Tuesday 30 April 2013

Nail bomb plot

Six Muslim men have apparently admitted trying to plant a nail bomb in Dewsbury.  Their plot was foiled by chance, and what a lucky chance that was.

The next time a group of Muslims plan a nail bomb attack, we might not be so lucky.  Where will you be when the next nail bomb explodes?

Another storm in the UKIP tea cup

Am I obsessed with UKIP right now?  The national press certainly are.

So it seems one of their candidates has posted a photo of himself online making a Nazi salute, although I'm not sure Nazi salutes are made with the left arm.  Maybe he is really just reaching out for something, which is apparently what he maintains.

While at least one national newspaper wants us to find this sickening, I find it disgusting that millions of people in this country vote for political parties which are run by warmongers.  Britain is a terror state which bombs and occupies other countries.  If you vote for terrorist parties, then what does that say about your moral values?  What moral values?


But why is animal cruelty on the rise?

The RSPCA is struggling to cope with the rising number of animal cruelty cases in the UK  While others are calling for tougher laws or tougher penalties, I would like to know why the number of animal cruelty cases is on the rise.

Is it perhaps because of immigration?

Some people might be outraged that I should dare to equate the one with the other, but we have a right to know the truth.  It is already widely known that an influx of east Europeans in recent years has been linked to an increase in poaching in many parts of England.

Perhaps the RSPCA would like to publish details of the ethnic background of people who are prosecuted for animal cruelty.


Monday 29 April 2013

The high price of child maintenance

Simon Pritchard took his life because he was worried about the cost of paying child maintenance payments to his ex-girlfriend.  He is not the first man to commit suicide because of child maintenance, and we have no idea how many men have contemplated suicide because of child maintenance.

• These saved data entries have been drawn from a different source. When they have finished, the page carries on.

### src/rtl/pss_mem_arbiter.sv
// Two-master req/ack/resp arbiter sharing one PSS memory port between the
// UART debug master (m0) and the CPU data port (m1). One read outstanding at
// a time. A watchdog force-completes a read whose response never arrives.
module pss_mem_arbiter #(
  parameter int unsigned       ADDR_W   = 32,
  parameter int unsigned       DATA_W   = 32,
  parameter bit                RR_EN    = 1'b1,
  parameter int unsigned       TIMEOUT  = 255,
  parameter logic [DATA_W-1:0] ERR_DATA = DATA_W'(32'hDEADBEEF)
) (
  input  logic                clk_i,
  input  logic                rst_i,
  input  logic                m0_req_i,
  input  logic                m0_we_i,
  input  logic [ADDR_W-1:0]   m0_addr_i,
  input  logic [DATA_W/8-1:0] m0_be_i,
  input  logic [DATA_W-1:0]   m0_wdata_i,
  output logic                m0_ack_o,
  output logic                m0_resp_o,
  output logic [DATA_W-1:0]   m0_rdata_o,
  input  logic                m1_req_i,
  input  logic                m1_we_i,
  input  logic [ADDR_W-1:0]   m1_addr_i,
  input  logic [DATA_W/8-1:0] m1_be_i,
  input  logic [DATA_W-1:0]   m1_wdata_i,
  output logic                m1_ack_o,
  output logic                m1_resp_o,
  output logic [DATA_W-1:0]   m1_rdata_o,
  output logic                s_req_o,
  output logic                s_we_o,
  output logic [ADDR_W-1:0]   s_addr_o,
  output logic [DATA_W/8-1:0] s_be_o,
  output logic [DATA_W-1:0]   s_wdata_o,
  input  logic                s_ack_i,
  input  logic                s_resp_i,
  input  logic [DATA_W-1:0]   s_rdata_i,
  output logic                timeout_o
);

  localparam int unsigned TMR_W = (TIMEOUT == 0) ? 1 : $clog2(TIMEOUT + 1);
  localparam logic [TMR_W-1:0] TMR_MAX  = TMR_W'(TIMEOUT);
  localparam logic [TMR_W-1:0] TMR_LAST = TMR_W'(TIMEOUT - 1);

  typedef enum logic {
    IDLE      = 1'b0,
    WAIT_RESP = 1'b1
  } state_t;

  state_t             state_q;
  state_t             state_d;
  logic               prio_q;     // 0 = m0 preferred, 1 = m1 preferred
  logic               owner_q;    // master that issued the outstanding read
  logic [TMR_W-1:0]   timer_q;
  logic               to_q;       // forced completion is presented this cycle
  logic [DATA_W-1:0]  rdata0_q;
  logic [DATA_W-1:0]  rdata1_q;

  logic               winner;
  logic               sel_req;
  logic               sel_we;
  logic               accept;
  logic               rd_done;
  logic               expire;

  // Grant selection: a lone requester wins; on contention RR pointer or m0.
  always_comb begin
    winner = 1'b0;
    if (m0_req_i && m1_req_i) begin
      winner = RR_EN ? prio_q : 1'b0;
    end else if (m1_req_i) begin
      winner = 1'b1;
    end
    sel_req = winner ? m1_req_i : m0_req_i;
    sel_we  = winner ? m1_we_i  : m0_we_i;
  end

  assign accept  = (state_q == IDLE) && sel_req && s_ack_i;
  assign rd_done = (state_q == WAIT_RESP) && s_resp_i;
  assign expire  = (TIMEOUT != 0) && (state_q == WAIT_RESP) && !s_resp_i &&
                   (timer_q == TMR_LAST);

  // State register.
  always_ff @(posedge clk_i) begin
    if (rst_i) begin
      state_q <= IDLE;
    end else begin
      state_q <= state_d;
    end
  end

  // Next-state: accepted read waits for its response; response or expiry ends it.
  always_comb begin
    state_d = state_q;
    case (state_q)
      IDLE:      if (accept && !sel_we) state_d = WAIT_RESP;
      WAIT_RESP: if (rd_done || expire) state_d = IDLE;
      default:   state_d = IDLE;
    endcase
  end

  // Priority pointer, read owner, watchdog timer and per-master read data.
  always_ff @(posedge clk_i) begin
    if (rst_i) begin
      prio_q   <= 1'b0;
      owner_q  <= 1'b0;
      timer_q  <= '0;
      to_q     <= 1'b0;
      rdata0_q <= '0;
      rdata1_q <= '0;
    end else begin
      to_q <= expire;
      if (accept) begin
        prio_q <= ~winner;
        if (!sel_we) begin
          owner_q <= winner;
          timer_q <= '0;
        end
      end else if ((state_q == WAIT_RESP) && (timer_q != TMR_MAX)) begin
        timer_q <= timer_q + TMR_W'(1);
      end
      if (rd_done || expire) begin
        if (owner_q) begin
          rdata1_q <= rd_done ? s_rdata_i : ERR_DATA;
        end else begin
          rdata0_q <= rd_done ? s_rdata_i : ERR_DATA;
        end
      end
    end
  end

  // Outputs: slave forwarding and acks in IDLE, response routing to the owner.
  always_comb begin
    s_req_o    = 1'b0;
    s_we_o     = m0_we_i;
    s_addr_o   = m0_addr_i;
    s_be_o     = m0_be_i;
    s_wdata_o  = m0_wdata_i;
    m0_ack_o   = 1'b0;
    m1_ack_o   = 1'b0;
    if (winner) begin
      s_we_o    = m1_we_i;
      s_addr_o  = m1_addr_i;
      s_be_o    = m1_be_i;
      s_wdata_o = m1_wdata_i;
    end
    if (state_q == IDLE) begin
      s_req_o  = sel_req;
      m0_ack_o = !winner && sel_req && s_ack_i;
      m1_ack_o =  winner && sel_req && s_ack_i;
    end
    m0_resp_o  = !owner_q && (rd_done || to_q);
    m1_resp_o  =  owner_q && (rd_done || to_q);
    m0_rdata_o = (rd_done && !owner_q) ? s_rdata_i : rdata0_q;
    m1_rdata_o = (rd_done &&  owner_q) ? s_rdata_i : rdata1_q;
    timeout_o  = to_q;
  end

endmodule

### config.mk
export PLATFORM = sky130hd
export DESIGN_NAME = pss_mem_arbiter
export DESIGN_NICKNAME = d
export VERILOG_FILES = /design/src/rtl/pss_mem_arbiter.sv
export SDC_FILE = /design/constraint.sdc
export NUM_CORES = 1
export LEC_CHECK = 0
export BUFFER_PORTS_ARGS = -buffer_cell sky130_fd_sc_hd__buf_2
export CORE_ASPECT_RATIO = 0.7
export CORE_MARGIN = 5
export CORE_UTILIZATION = 35
export DETAILED_ROUTE_END_ITERATION = 12
export PLACE_DENSITY = 0.69
export SLEW_MARGIN = 15
export SYNTH_ARGS = -nofsm -noshare
export SYNTH_HDL_FRONTEND = slang
export SYNTH_SLANG_ARGS = --single-unit
### constraint.sdc
create_clock -name clk_i -period 3.65 [get_ports clk_i]
set_clock_uncertainty 0.15 [all_clocks]
set_input_delay 0.5475 -clock clk_i [delete_from_list [all_inputs] [get_ports clk_i]]
set_output_delay 0.5475 -clock clk_i [all_outputs]
set_load 0.02 [all_outputs]
-- Word-level counts from Yosys, hierarchy flattened
Cells that the tools add are included.
- register bits: 76
- bits of input ports: 176
- output and inout bits: 139
- logic and storage cells: 61
- add/subtract/negate cells: 1
- equal/unequal tests: 3
- muxes and demuxes: 19
- bitwise logic cells: 4
- reductions and logical operators: 27
- operators by type and width (operator ; number):
    $mux W32 ; 5
    $mux W8 ; 3
    $logic_and A1 B1 Y1 ; 16
    $mux W1 ; 9
    $add A8 B1 Y8 const B ; 1
    $eq A8 B8 Y1 const B ; 1
    $ne A8 B8 Y1 const B ; 1
    $reduce_and A2 Y1 ; 4
    $logic_not A1 Y1 ; 4
    $mux W4 ; 1
    $not A1 Y1 ; 4
    $logic_or A1 B1 Y1 ; 2
    $ne A2 B2 Y1 const B ; 1
    $pmux W1 S2 ; 1
    $reduce_bool A2 Y1 ; 1

-- Longest topological paths before layout
Gate-level depths: netlist of the first run.
- depth after elaboration: 8
- gate-level depth with buffers: 8
- mapped depth without buffers: 7

-- Worst setup path before layout of the first run
Ideal clock, no wire load.
- path kind: input-to-output
- start: input port s_resp_i
- end: output port m0_rdata_o[10]
- arrival: 1.579 ns
- required time: 2.952 ns
- slack: 1.374 ns
- stages on the path: 7
- path buffers: 3
- cell sequence: buf_4 > nand2_1 > or2_2 > buf_2 > buf_1 > nand2_1 > nand2_1
- longest elaborated chain between the ends: 3
- RTL lines (item ; RTL line ; source):
    from (decl) ; 35 ; input logic s_resp_i,
    $logic_and A1 B1 Y1 ; 78 ; assign rd_done = (state_q == WAIT_RESP) && s_resp_i;
    $logic_and A1 B1 Y1 ; 153 ; m0_rdata_o = (rd_done && !owner_q) ? s_rdata_i : rdata0_q;
    $mux W32 ; 153 ;
    to (decl) ; 20 ; output logic [DATA_W-1:0] m0_rdata_o,
No other way between the ends.

-- Worst setup path in the final report of the first run
- start: register owner_q
- end: output port m1_rdata_o[17]
- longest elaborated chain between the ends: 2
- RTL lines (item ; RTL line ; source):
    from (decl) ; 52 ; logic owner_q;
    from (signal assigned) ; 115 ; owner_q <= winner;
    $logic_and A1 B1 Y1 ; 154 ; m1_rdata_o = (rd_done && owner_q) ? s_rdata_i : rdata1_q;
    $mux W32 ; 154 ;
    to (decl) ; 28 ; output logic [DATA_W-1:0] m1_rdata_o,
No other way between the ends.

==> results of run 1 <==
[cell usage in the layout, fill, tap and decap left out, types with 2 or more instances in the layout]
cell type	instances
and3_1	3
nor4b_1	2
a21oi_1	47
nor2_4	2
clkbuf_16	9
inv_6	2
nand3_1	4
inv_1	4
ha_1	2
dfxtp_1	75
buf_12	2
a311oi_1	3
nand2b_1	2
nor2_1	85
clkinvlp_4	3
nand2_1	408
buf_2	314
o21a_1	24
buf_4	7
nor3_1	25
o21ai_2	3
a21o_1	2
a41oi_1	3
o21ai_0	10
[routing by layer]
layer	routed length, um	vias to the layer above	track usage (%)
li1	-	3027	-
met1	8120	2542	30.2
met2	8720	214	37.4
met3	1390	19	5.45
met4	274	0	4.99
met5	0	-	0
[cell usage after synthesis, types with 2 or more instances]
master,instances
nand2_1,409
nor2_1,86
dfxtp_1,76
a21oi_1,47
clkbuf_1,29
nor3_1,25
o21a_1,24
buf_1,13
o21ai_0,10
buf_2,7
nand3_1,5
inv_1,4
a311oi_1,3
a41oi_1,3
and3_1,3
buf_4,3
buf_6,3
o21ai_2,3
a21o_1,2
ha_1,2
nand2b_1,2
nor2_4,2
nor4b_1,2
[power by group through the flow]
stage	Clock, mW	Combinational, mW	Sequential [mW]
after floorplan	0	0.329	0.874
after CTS	0.868	0.588	0.859
after global routing	0.912	0.639	0.861
after global placement	0	0.582	0.878
final	0.851	0.586	0.859
after detailed placement	0	0.586	0.877
[logic make-up after synthesis]
logic type,Yosys count,share of synthesized area [%]
compound gates,100,13.8
fa+ha+maj,2,0.542
buf+inv,60,5.83
flops,76,33.0
mux,1,0.244
simple gates,542,46.6
[flip-flops by register name (all words and copies together) (netlist names)]
name       cells
timer_q        8
rdata0_q      32
owner_q        1
prio_q         1
timeout_o      1
state_q        1
rdata1_q      32
[layout make-up]
class                           count  area (sq um)
Inverter                            4          15.0
Clock inverter                      7          60.1
Multi-Input combinational cell    645          2840
Clock buffer                        9           225
Sequential cell                    76          1520
Timing Repair Buffer              323          1660
Tap cell                          166           208
Fill cell                        1409          6520
[worst min-delay path, cell delays in order, from the launching register on]
cell and delay, ns:
dfxtp_1 0.31, nand2_1 0.05, a21oi_1 0.05
[worst paths after layout]
check / startpoint / endpoint / slack [ns]
max: owner_q$_SDFFE_PP0P_ / m1_rdata_o[17] / 0.84
min: rdata1_q[22]$_SDFFE_PP0P_ / rdata1_q[22]$_SDFFE_PP0P_ / 0.31
max reg2reg: timer_q[0]$_SDFFE_PP0P_ / rdata1_q[8]$_SDFFE_PP0P_ / 1.60
min reg2reg: rdata1_q[22]$_SDFFE_PP0P_ / rdata1_q[22]$_SDFFE_PP0P_ / 0.31
[per-stage QoR]
| step | instance area, sq um | instances |
|---|---|---|
| detailed placement | 6250 | 1214 |
| global placement | 6250 | 1214 |
| floorplan | 4620 | 781 |
| finish | 6530 | 1230 |
| global route | 6530 | 1230 |
| CTS | 6530 | 1230 |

So now his children have no father.  Is this really good for them?  How many more children have to lose their father before the government wakes up to the need for reform?

The UKIP hamster - who is to blame?

I was talking to a man back in 2004.  The European Parliament elections were looming, and he told me that he would be voting UKIP.  I reminded him that there was another election the same day, and he did not reply that he would be voting UKIP in that election as well.

That is the nub of the matter.  UKIP is a protest vote for the European Parliament elections.  People who are serious about UKIP will vote for them in every election in which there is a UKIP candidate - and yes that includes town council and parish council elections.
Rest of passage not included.